### Collected data entries
==> src/rtl/undo_history_ctrl.sv <==
// Undo history controller: circular LIFO of game_state snapshots.
// Pushes save a snapshot with no latency; a pop restores the newest snapshot
// one cycle later via a pop_valid pulse, then the controller returns to idle.
// Build option: define HISTORY_OVERWRITE_EN to let a push while full overwrite
// the oldest entry; otherwise such a push is discarded. Either way overflow pulses.
module undo_history_ctrl #(
  parameter int unsigned AW = 3,
  parameter int unsigned W  = 135
) (
  input  logic          clk,
  input  logic          reset,
  input  logic          clear,
  input  logic          push,
  input  logic [W-1:0]  push_state,
  input  logic          pop,
  output logic          ready,
  output logic          pop_valid,
  output logic [W-1:0]  pop_state,
  output logic [AW:0]   count,
  output logic          empty,
  output logic          full,
  output logic          overflow,
  output logic          underflow
);

  localparam int unsigned DEPTH = 2 ** AW;
  localparam logic [AW:0] DepthCnt = {1'b1, {AW{1'b0}}};

  typedef enum logic [0:0] {StIdle, StOut} state_e;

  state_e          state_q;
  logic [AW-1:0]   top_q;
  logic [AW:0]     count_q;
  logic [W-1:0]    pop_state_q;
  logic            pop_valid_q;
  logic            overflow_q;
  logic            underflow_q;
  logic [W-1:0]    mem [DEPTH];
  logic            wr_en;

  assign ready     = (state_q == StIdle);
  assign count     = count_q;
  assign empty     = (count_q == '0);
  assign full      = (count_q == DepthCnt);
  assign pop_valid = pop_valid_q;
  assign pop_state = pop_state_q;
  assign overflow  = overflow_q;
  assign underflow = underflow_q;

  // Storage write: only an accepted push in idle with no higher-priority request.
  always_comb begin
    wr_en = 1'b0;
    if (!reset && !clear && (state_q == StIdle) && !pop && push) begin
`ifdef HISTORY_OVERWRITE_EN
      wr_en = 1'b1;
`else
      wr_en = !full;
`endif
    end
  end

  // Snapshot storage; contents are don't-care after reset/clear.
  always_ff @(posedge clk) begin
    if (wr_en) begin
      mem[top_q] <= push_state;
    end
  end

  // Control FSM, pointers and registered status pulses.
  always_ff @(posedge clk) begin
    if (reset) begin
      state_q     <= StIdle;
      top_q       <= '0;
      count_q     <= '0;
      pop_state_q <= '0;
      pop_valid_q <= 1'b0;
      overflow_q  <= 1'b0;
      underflow_q <= 1'b0;
    end else begin
      pop_valid_q <= 1'b0;
      overflow_q  <= 1'b0;
      underflow_q <= 1'b0;
      if (clear) begin
        state_q <= StIdle;
        top_q   <= '0;
        count_q <= '0;
      end else begin
        unique case (state_q)
          StIdle: begin
            if (pop) begin
              if (empty) begin
                underflow_q <= 1'b1;
              end else begin
                top_q       <= top_q - AW'(1);
                count_q     <= count_q - (AW+1)'(1);
                pop_state_q <= mem[top_q - AW'(1)];
                pop_valid_q <= 1'b1;
                state_q     <= StOut;
              end
            end else if (push) begin
              if (!full) begin
                top_q   <= top_q + AW'(1);
                count_q <= count_q + (AW+1)'(1);
              end else begin
                overflow_q <= 1'b1;
`ifdef HISTORY_OVERWRITE_EN
                // Oldest entry is lost; count stays saturated at DEPTH.
                top_q <= top_q + AW'(1);
`endif
              end
            end
          end
          StOut: begin
            // Requests here are ignored; pop_valid is high during this cycle.
            state_q <= StIdle;
          end
          default: state_q <= StIdle;
        endcase
      end
    end
  end

endmodule

==> config.mk <==
export PLATFORM = sky130hd
export DESIGN_NAME = undo_history_ctrl
export DESIGN_NICKNAME = d
export VERILOG_FILES = /design/src/rtl/undo_history_ctrl.sv
export SDC_FILE = /design/constraint.sdc
export NUM_CORES = 1
export LEC_CHECK = 0
export ABC_AREA = 1
export BUFFER_PORTS_ARGS = -buffer_cell sky130_fd_sc_hd__buf_2
export CAP_MARGIN = 20
export CORE_MARGIN = 1.5
export CORE_UTILIZATION = 38
export CTS_BUF_LIST = sky130_fd_sc_hd__clkbuf_8
export CTS_CLUSTER_DIAMETER = 40
export DETAILED_ROUTE_END_ITERATION = 7
export GPL_ROUTABILITY_DRIVEN = 0
export GPL_TIMING_DRIVEN = 0
export PLACE_DENSITY = 0.56
export SLEW_MARGIN = 25
export SYNTH_ARGS = -nofsm -noshare
export SYNTH_HDL_FRONTEND = slang
export SYNTH_SLANG_ARGS = --single-unit
export TNS_END_PERCENT = 50
==> constraint.sdc <==
create_clock -name clk -period 14.04 [get_ports clk]
set_input_delay 0.702 -clock clk [delete_from_list [all_inputs] [get_ports clk]]
set_output_delay 0.702 -clock clk [all_outputs]
set_load 0.05 [all_outputs]
==> reports/qor.yml <==
floorplanning:
  num_rows: 135
  die-area_sq_um: 138000
  die_w_um: 372
  core-area_sq_um: 135000
  start_util: 0.382
  fp.dieH_um: 372
  io_pins: 285
yosys:
  yosysUniqueCellTypes: 23
  yosys_warnings: 0
  synthCells: 5218
  netlist_top_cells_count: "nand2_1, inv_1, edfxtp_1, nand3_1, clkbuf_1"
  ys.flop_type: "edfxtp_1"
  async_flop_share: 0
  synth_compound_area_frac: 0.0134
  ys_ff_latch: 1225
  ys_seq_area_frac: 0.683
  syn_area_per_cell_sq_um: 9.91
  syn_area_sq_um: 51700
  synth.top_cell.area_share: 0.627
  synth_area_leaders: "edfxtp_1, nand2_1, inv_1, nand3_1, dfxtp_1"
  synth_top_family_by_area: "simple AND/OR/NAND/NOR gates"
  synth_edf_count: 1080
  synth_nets: 5363
  yosys.area_share.simple: 0.191
  synth_top_cell_by_area: "edfxtp_1"
  synthAdderAreaFrac: 0.00135
  synthMuxAreaShare: 0
  yosysMostFrequentCell: "nand2_1"
  synth-xor-area-share: 0.00131
clock_network:
  tritoncts.num_buffers: 217
  cts_tree: "built"
  cts_root_buffer: "clkbuf_8"
  cts_buffer_depth: 3
  numClockSinks: 1225
  cts_setup_buffers: 0
  clock_latency_ns: 0.94
  path_clk_slew_ns: 0.06
  holdBufCountCts: 128
  h-tree-depth: 4
  cts_resized: 0
pwr:
  p_per_area_nw_per_um2: 136
  ir_worst_vdd_uv: 82.3
  leakagePower_nw: 28.5
routing:
  vias: 36862
  wl_um: 152000
  firstDrtPassIters: 6
  drc: 0
  drt-wirelength-per-cell_um: 19.2
  dr.first_iter.drc_count: 3231
  post_drt_via_cell_ratio: 4.66
  drtAntennaViolNets: 0
critical_path:
  crit_chain: "clkbuf_1 > inv_1 > buf_2 > buf_2 > buf_2 > ha_1 > buf_2 > buf_2 > buf_1 > nand3_1 > nand3_1 > nand2_1 > a21oi_1"
  worstPathMaxFanout: 11
  crit_top_cell: "buf_2"
  worst-setup-path-type: "register to register"
  startpoint: "top_q[0]"
  rrSetupSlack_ns: 9.74
  cp-start-kind: "register"
  reg2reg_from: "top_q[0]"
  arrival_ns: 5.14
  crit_path_top_delay_cell: "buf_2"
  cp.required_ns: 14.89
  cpPeakStageDelay_ns: 0.63
  worst_setup_path_end_kind: "register"
sta:
  tns_ns: 0
  rsz0062_at_grt: "no"
  fmaxAchievable_ghz: 0.233
  hold_viol_final: 0
  max_slew_margin: 0.419
  drv_slew: 0
  period_needed_ns: 4.30
  setup_viol: 0
  period_share: 0.306
  tightest_slew_ns: 0.868
  timing.hold.ws_ns: 0.0938
  clock_skew_ns: 0.0739
  setup_slack_ns: 9.74
placed_design:
  preCtsSetupSlack_ns: 9.71
  io_buffers: 284
  placed_area_sq_um: 57300
  dpl.hpwl_um: 99200
global_route:
  grt-ovfl-total: 0
  grt_start_max_net_pins: 21
  grt_use_total: 0.218
  grt_pass1_vias: 35182
  grt_pass1_wl_um: 221000
  antenna_found_initial: 23
flow_run:
  cap_violations: 0
layout:
  fillCellCount: 12404
  layout-drive-gt1-share: 0.120
  layout.area.seq_sq_um: 35300
  area_delta_synth_final_pct: 21.6
  stdcell_area_sq_um: 62900
  utilization: 0.465
  multi_input_area_sq_um: 10800
  nNetsFinal: 6066
worst_hold_path:
  worstHoldStart: "push_state[66]"
  hp-class: "primary input to register"
status:
  run_status: "finished clean"
## registers in the layout, indices dropped and copies added (netlist names)
| register | cells |
|---|---|
| mem | 1080 |
| pop_state | 135 |
| count | 4 |
| top_q | 3 |
| overflow | 1 |
| state_q | 1 |
| underflow | 1 |
## power by group
group / switching (W) / internal (W)
registers: 0.0000261 / 0.00401
clock network: 0.00153 / 0.00172
logic: 0.000957 / 0.000326
total: 0.00251 / 0.00606
## critical path: cells and delay by family (launching register included)
family | cells | cell delay (ns)
AO/OA/AOI/OAI | 1 | 0.16
adder cells (fa/ha/maj) | 1 | 0.22
buffers and inverters | 8 | 3.05
flip-flops | 1 | 0.31
AND/OR/NAND/NOR | 3 | 0.44
## layout make-up
cell class | count | share of cell area
buffer | 252 | 0.0167
antenna | 13 | 0.000517
multi-input combinational | 2510 | 0.172
clock inverter | 181 | 0.0188
inverter | 1231 | 0.0735
tap | 1781 | 0.0354
timing repair buffer | 484 | 0.0719
clock buffer | 225 | 0.0492
sequential | 1225 | 0.562
## layout by cell type, fill, tap and decap left out, drive strengths merged
| master | Yosys | final |
|---|---|---|
| dlygate4sd3 | 0 | 128 |
| o21ai | 1 | 1 |
| nor2 | 29 | 29 |
| dfxtp | 145 | 145 |
| buf | 96 | 452 |
| diode | 0 | 13 |
| inv | 1231 | 1334 |
| ha | 4 | 4 |
| clkinv | 0 | 59 |
| nand3 | 820 | 820 |
| a21oi | 137 | 137 |
| xor2 | 3 | 3 |
| clkinvlp | 0 | 7 |
| clkbuf | 156 | 381 |
| nand2 | 1508 | 1508 |
| xnor2 | 3 | 3 |
| edfxtp | 1080 | 1080 |
| or2 | 1 | 1 |
| fa | 1 | 1 |
| bufinv | 0 | 12 |
| nor3 | 3 | 3 |
## cell families (layout without fill, tap and decap cells)
group / count (synthesis) / in the layout
AND/OR/NAND/NOR: 2361 / 2361
other: 0 / 13
XOR/XNOR: 6 / 6
adder cells (fa/ha/maj): 5 / 5
buffers and inverters: 1483 / 2373
flip-flops: 1225 / 1225
AO/OA/AOI/OAI: 138 / 138
## routing by layer
layer / vias to the layer above / part of all wire / GRT usage / routed length (um)
met1: 17389 / 0.43 / 0.292 / 65600
met5: - / 0.00094 / 0 / 142
met4: 20 / 0.027 / 0.0725 / 4120
met3: 278 / 0.076 / 0.0494 / 11500
met2: 1263 / 0.46 / 0.348 / 70300
li1: 17912 / - / - / -
## through the flow
step           std cells  power (W)
6_report            7902    0.00857
5_1_grt             7898    0.00890
4_1_cts             7889    0.00865
3_5_place_dp        7355    0.00537
3_3_place_gp        7283    0.00536
2_1_floorplan       5218    0.00484
## final timing paths
path,to,cells after the start
min reg2reg,pop_state[128],4
max reg2reg,pop_state[27],13
min,mem[4][66],1
max,pop_state[27],13
No activity file was read; power rests on OpenSTA's default activity.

### The task
Check every line of the data for the string "decap". Give the number of lines that have it, and only that.

### Output for this exercise
2